** EXERCISE INSTRUCTIONS **
Find the line with "nor2_4 180, buf_6" in the entries below, then reproduce it and every line after it down to and including the line with "17200 | 34.8 |", exactly.

** Items from a dataset **
◇ ◇ ◇ ◇ ◇

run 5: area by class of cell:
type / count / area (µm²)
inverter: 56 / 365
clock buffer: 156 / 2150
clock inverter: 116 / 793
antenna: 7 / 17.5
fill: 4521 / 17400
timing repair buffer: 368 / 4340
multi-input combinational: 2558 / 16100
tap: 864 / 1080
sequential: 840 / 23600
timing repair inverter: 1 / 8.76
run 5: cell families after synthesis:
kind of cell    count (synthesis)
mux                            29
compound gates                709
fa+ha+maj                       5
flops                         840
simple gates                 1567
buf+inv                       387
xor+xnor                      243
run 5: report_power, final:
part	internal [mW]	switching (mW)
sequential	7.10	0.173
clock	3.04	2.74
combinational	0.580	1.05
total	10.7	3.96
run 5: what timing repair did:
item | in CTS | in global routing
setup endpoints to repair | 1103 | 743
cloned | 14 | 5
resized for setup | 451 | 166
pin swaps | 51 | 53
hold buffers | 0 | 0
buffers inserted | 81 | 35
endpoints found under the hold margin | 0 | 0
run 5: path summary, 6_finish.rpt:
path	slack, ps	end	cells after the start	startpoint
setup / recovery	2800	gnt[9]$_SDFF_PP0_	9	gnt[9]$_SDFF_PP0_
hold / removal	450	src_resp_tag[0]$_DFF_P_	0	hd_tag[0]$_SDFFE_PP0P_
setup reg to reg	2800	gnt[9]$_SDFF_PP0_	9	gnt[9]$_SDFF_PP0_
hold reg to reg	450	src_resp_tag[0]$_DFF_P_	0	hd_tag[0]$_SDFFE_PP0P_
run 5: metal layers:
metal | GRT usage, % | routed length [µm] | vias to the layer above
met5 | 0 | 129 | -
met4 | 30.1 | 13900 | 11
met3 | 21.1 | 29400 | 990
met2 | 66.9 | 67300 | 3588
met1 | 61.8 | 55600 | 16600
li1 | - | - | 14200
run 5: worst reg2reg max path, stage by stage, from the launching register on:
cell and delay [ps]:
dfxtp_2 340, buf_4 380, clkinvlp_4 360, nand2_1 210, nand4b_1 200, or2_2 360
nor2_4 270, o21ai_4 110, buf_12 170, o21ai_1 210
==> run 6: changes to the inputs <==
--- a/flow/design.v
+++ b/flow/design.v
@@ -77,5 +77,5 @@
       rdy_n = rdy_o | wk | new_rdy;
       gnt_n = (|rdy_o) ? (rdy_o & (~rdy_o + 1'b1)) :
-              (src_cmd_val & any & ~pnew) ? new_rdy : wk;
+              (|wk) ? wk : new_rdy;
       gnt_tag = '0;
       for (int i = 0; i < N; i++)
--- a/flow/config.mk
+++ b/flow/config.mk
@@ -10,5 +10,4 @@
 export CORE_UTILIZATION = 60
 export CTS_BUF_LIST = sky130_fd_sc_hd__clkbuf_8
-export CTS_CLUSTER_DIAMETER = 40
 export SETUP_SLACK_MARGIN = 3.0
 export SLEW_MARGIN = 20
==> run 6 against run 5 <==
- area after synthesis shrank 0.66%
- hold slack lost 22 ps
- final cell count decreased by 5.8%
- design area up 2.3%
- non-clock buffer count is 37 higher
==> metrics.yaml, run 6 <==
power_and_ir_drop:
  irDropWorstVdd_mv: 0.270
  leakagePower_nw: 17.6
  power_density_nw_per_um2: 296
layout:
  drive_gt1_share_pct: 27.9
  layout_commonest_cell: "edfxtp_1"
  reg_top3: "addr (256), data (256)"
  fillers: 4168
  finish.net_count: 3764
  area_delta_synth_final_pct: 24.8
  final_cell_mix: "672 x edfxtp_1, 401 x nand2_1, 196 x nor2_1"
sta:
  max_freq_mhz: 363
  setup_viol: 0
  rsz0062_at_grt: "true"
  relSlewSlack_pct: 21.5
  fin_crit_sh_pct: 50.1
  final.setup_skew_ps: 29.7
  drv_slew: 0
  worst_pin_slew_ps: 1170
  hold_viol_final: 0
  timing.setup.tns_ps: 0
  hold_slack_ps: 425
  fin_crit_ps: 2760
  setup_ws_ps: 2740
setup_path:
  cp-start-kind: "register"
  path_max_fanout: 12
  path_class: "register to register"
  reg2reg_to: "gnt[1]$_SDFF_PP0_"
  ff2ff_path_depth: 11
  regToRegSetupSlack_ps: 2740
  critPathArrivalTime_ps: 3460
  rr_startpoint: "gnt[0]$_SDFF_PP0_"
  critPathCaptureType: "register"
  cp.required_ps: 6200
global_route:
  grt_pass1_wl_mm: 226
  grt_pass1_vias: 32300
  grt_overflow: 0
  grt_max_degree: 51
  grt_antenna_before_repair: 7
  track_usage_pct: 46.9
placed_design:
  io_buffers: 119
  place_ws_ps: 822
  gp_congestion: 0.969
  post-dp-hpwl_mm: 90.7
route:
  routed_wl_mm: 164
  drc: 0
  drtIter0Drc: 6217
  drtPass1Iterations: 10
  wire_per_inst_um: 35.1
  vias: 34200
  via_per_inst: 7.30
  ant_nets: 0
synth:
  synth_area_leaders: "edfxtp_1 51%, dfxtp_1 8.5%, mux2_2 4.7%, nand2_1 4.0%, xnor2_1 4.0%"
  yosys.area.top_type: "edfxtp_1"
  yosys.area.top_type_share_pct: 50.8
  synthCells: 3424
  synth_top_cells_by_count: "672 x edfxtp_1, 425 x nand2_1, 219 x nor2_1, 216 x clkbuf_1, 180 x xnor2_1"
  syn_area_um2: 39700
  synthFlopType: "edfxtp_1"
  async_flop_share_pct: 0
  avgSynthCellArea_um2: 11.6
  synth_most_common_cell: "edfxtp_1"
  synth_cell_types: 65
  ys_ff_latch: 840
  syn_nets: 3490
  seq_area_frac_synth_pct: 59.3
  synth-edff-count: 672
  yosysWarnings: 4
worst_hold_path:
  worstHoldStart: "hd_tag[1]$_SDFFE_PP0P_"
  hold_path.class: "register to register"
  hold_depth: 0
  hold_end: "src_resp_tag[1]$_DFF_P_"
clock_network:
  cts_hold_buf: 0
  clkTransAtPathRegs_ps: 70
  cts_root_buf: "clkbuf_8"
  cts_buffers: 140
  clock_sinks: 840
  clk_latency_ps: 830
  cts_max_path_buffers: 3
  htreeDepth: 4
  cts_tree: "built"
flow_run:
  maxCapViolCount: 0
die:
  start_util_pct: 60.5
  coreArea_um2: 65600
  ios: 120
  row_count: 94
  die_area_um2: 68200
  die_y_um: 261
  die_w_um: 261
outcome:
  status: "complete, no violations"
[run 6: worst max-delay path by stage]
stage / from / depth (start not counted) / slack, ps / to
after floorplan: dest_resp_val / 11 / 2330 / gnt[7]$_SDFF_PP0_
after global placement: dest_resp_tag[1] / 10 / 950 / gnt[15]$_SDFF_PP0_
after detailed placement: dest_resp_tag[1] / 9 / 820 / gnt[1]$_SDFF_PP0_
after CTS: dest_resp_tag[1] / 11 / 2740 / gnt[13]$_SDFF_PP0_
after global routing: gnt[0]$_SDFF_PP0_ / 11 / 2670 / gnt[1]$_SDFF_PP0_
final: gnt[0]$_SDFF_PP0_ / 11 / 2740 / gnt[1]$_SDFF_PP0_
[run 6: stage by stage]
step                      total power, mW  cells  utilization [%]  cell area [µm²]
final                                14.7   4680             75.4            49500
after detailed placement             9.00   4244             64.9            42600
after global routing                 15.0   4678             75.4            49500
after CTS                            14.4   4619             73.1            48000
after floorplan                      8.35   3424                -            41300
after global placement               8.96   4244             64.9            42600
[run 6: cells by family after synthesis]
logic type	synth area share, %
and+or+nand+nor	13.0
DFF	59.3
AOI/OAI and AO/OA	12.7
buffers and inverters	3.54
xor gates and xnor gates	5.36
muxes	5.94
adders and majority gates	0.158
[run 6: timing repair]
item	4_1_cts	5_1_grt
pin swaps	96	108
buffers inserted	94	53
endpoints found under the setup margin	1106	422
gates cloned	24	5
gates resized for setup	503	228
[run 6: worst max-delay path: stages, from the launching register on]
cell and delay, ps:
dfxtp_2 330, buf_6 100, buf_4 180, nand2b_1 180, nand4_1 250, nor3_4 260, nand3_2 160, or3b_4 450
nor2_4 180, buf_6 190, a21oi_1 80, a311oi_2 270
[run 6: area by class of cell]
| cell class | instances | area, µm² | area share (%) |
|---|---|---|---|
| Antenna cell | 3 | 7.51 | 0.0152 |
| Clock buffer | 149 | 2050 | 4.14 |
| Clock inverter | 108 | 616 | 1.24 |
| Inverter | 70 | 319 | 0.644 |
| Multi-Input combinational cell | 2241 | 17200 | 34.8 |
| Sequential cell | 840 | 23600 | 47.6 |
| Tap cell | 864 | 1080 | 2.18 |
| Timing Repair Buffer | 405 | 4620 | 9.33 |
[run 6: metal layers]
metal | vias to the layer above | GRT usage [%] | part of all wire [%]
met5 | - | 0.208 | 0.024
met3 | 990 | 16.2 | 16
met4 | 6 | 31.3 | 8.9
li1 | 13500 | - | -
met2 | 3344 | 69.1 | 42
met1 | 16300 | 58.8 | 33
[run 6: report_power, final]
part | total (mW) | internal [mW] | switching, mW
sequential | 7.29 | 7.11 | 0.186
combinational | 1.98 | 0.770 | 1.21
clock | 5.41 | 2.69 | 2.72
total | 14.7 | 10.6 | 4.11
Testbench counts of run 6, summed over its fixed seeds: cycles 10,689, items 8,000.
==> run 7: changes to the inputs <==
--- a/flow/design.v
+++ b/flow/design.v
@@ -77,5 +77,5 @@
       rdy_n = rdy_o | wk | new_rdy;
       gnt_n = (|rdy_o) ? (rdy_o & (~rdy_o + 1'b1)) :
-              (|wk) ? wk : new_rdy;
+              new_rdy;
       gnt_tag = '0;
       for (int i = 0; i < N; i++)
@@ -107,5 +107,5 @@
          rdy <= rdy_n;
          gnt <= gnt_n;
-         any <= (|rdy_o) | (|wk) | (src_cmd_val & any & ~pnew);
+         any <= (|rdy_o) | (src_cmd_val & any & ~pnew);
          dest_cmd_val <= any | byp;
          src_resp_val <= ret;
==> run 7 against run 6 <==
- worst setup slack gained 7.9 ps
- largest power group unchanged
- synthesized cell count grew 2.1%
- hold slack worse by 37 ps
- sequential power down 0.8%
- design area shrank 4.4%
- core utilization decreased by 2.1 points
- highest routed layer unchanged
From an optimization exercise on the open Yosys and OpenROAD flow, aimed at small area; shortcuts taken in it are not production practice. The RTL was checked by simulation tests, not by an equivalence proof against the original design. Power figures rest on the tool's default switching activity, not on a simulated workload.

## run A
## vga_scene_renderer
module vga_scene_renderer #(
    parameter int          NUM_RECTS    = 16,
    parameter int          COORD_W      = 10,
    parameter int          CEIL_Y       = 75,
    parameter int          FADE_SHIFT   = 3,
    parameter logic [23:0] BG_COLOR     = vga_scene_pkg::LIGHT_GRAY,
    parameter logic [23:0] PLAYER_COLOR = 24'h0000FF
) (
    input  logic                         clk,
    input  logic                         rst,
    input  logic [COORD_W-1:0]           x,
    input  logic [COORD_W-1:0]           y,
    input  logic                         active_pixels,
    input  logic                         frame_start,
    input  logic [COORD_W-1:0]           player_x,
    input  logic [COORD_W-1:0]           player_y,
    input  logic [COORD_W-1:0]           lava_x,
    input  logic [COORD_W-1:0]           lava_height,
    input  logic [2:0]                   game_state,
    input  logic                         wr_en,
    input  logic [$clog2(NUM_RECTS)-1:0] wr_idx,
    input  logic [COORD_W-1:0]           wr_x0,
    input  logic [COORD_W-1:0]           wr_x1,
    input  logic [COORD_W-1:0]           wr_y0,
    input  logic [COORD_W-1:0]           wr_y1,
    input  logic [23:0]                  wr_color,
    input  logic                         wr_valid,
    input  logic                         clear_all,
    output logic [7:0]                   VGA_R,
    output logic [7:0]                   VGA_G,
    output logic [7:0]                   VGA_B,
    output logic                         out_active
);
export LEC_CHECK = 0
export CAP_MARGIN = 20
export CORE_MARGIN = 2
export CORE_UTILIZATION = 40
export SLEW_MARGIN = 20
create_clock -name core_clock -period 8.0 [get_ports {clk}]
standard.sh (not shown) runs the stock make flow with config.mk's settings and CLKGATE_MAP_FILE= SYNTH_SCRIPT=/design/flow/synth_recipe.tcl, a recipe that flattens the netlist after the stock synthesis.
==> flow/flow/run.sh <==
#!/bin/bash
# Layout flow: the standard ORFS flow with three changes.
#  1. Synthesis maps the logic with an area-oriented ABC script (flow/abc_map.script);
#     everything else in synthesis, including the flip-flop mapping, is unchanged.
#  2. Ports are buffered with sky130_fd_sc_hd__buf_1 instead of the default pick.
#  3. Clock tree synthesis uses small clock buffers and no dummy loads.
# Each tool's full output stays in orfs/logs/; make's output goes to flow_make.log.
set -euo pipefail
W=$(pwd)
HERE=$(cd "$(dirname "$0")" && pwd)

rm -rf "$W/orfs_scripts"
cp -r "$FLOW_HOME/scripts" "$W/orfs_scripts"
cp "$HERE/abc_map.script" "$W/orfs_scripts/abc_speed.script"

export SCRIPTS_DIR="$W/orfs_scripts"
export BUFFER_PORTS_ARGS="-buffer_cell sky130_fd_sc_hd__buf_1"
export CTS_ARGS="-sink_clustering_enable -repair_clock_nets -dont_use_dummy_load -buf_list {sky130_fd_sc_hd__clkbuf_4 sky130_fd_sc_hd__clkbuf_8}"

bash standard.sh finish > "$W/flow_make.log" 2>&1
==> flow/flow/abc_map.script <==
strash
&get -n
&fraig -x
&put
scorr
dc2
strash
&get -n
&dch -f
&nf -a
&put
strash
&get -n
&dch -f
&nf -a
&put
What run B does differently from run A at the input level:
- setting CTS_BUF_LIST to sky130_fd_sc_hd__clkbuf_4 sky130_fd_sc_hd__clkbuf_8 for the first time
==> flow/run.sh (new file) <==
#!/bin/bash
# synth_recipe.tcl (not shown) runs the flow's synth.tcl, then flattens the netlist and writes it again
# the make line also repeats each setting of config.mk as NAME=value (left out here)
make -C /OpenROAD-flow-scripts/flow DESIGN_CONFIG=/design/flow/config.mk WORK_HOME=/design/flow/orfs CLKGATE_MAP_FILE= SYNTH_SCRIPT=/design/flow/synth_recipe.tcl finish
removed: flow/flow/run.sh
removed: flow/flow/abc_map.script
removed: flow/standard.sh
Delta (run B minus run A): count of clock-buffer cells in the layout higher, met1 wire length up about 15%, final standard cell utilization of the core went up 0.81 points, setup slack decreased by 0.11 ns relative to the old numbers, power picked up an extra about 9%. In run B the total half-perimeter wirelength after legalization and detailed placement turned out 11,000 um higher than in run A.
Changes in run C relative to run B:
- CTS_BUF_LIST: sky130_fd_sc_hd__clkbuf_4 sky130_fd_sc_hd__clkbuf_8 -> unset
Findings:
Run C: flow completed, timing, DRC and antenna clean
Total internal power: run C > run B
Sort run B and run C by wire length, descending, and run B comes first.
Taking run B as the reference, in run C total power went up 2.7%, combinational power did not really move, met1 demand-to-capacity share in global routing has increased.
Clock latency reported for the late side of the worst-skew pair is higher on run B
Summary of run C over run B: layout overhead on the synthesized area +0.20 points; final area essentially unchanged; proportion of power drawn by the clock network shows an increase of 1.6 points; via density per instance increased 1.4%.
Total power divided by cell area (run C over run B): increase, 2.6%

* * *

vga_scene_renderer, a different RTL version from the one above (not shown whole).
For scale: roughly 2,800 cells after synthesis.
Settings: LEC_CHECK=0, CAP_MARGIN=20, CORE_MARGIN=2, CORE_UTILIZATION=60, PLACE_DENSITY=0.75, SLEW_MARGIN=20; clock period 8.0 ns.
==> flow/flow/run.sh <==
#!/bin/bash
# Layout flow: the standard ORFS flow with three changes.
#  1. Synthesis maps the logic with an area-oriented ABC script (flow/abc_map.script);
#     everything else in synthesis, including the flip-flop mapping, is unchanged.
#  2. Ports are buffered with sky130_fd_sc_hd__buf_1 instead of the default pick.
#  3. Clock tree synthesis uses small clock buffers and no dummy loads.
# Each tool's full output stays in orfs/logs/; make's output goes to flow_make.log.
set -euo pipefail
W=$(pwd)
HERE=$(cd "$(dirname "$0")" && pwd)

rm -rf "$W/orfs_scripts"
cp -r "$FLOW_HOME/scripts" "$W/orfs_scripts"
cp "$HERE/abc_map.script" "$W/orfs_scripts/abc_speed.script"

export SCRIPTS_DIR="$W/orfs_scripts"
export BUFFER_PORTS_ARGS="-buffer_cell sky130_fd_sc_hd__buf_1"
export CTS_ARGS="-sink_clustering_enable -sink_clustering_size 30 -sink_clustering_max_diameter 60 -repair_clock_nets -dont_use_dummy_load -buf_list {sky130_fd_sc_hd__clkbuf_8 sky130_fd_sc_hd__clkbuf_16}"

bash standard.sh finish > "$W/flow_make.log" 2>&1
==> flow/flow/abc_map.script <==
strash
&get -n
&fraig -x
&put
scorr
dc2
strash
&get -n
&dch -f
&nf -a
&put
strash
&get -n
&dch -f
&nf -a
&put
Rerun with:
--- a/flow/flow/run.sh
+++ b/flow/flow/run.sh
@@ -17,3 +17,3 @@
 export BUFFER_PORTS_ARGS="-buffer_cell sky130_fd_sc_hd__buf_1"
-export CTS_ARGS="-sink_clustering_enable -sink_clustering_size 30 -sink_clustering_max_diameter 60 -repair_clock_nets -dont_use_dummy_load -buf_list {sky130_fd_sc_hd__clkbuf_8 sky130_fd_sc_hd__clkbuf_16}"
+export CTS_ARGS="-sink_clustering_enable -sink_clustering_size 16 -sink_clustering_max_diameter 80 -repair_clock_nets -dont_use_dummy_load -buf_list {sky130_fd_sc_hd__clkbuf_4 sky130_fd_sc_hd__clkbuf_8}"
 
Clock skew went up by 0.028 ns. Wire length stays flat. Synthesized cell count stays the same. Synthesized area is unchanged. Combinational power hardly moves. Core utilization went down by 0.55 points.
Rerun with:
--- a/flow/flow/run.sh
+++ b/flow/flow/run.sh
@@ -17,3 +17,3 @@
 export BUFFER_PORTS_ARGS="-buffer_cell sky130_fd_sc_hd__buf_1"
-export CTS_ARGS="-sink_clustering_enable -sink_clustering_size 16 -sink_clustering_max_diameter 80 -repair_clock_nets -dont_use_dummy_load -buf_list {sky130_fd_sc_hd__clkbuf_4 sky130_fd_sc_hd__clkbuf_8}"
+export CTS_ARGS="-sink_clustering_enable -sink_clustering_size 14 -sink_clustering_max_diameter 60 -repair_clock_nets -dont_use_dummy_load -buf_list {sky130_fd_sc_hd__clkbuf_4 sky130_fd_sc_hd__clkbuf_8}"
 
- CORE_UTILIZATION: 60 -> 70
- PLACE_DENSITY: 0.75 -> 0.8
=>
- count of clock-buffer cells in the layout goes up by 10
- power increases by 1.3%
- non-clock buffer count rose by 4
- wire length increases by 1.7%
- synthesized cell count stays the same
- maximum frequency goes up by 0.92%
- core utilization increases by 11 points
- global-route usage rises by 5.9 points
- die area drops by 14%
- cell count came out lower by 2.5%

◇ ◇ ◇ ◇ ◇

** ANSWER TO THIS EXERCISE **
nor2_4 180, buf_6 190, a21oi_1 80, a311oi_2 270
[run 6: area by class of cell]
| cell class | instances | area, µm² | area share (%) |
|---|---|---|---|
| Antenna cell | 3 | 7.51 | 0.0152 |
| Clock buffer | 149 | 2050 | 4.14 |
| Clock inverter | 108 | 616 | 1.24 |
| Inverter | 70 | 319 | 0.644 |
| Multi-Input combinational cell | 2241 | 17200 | 34.8 |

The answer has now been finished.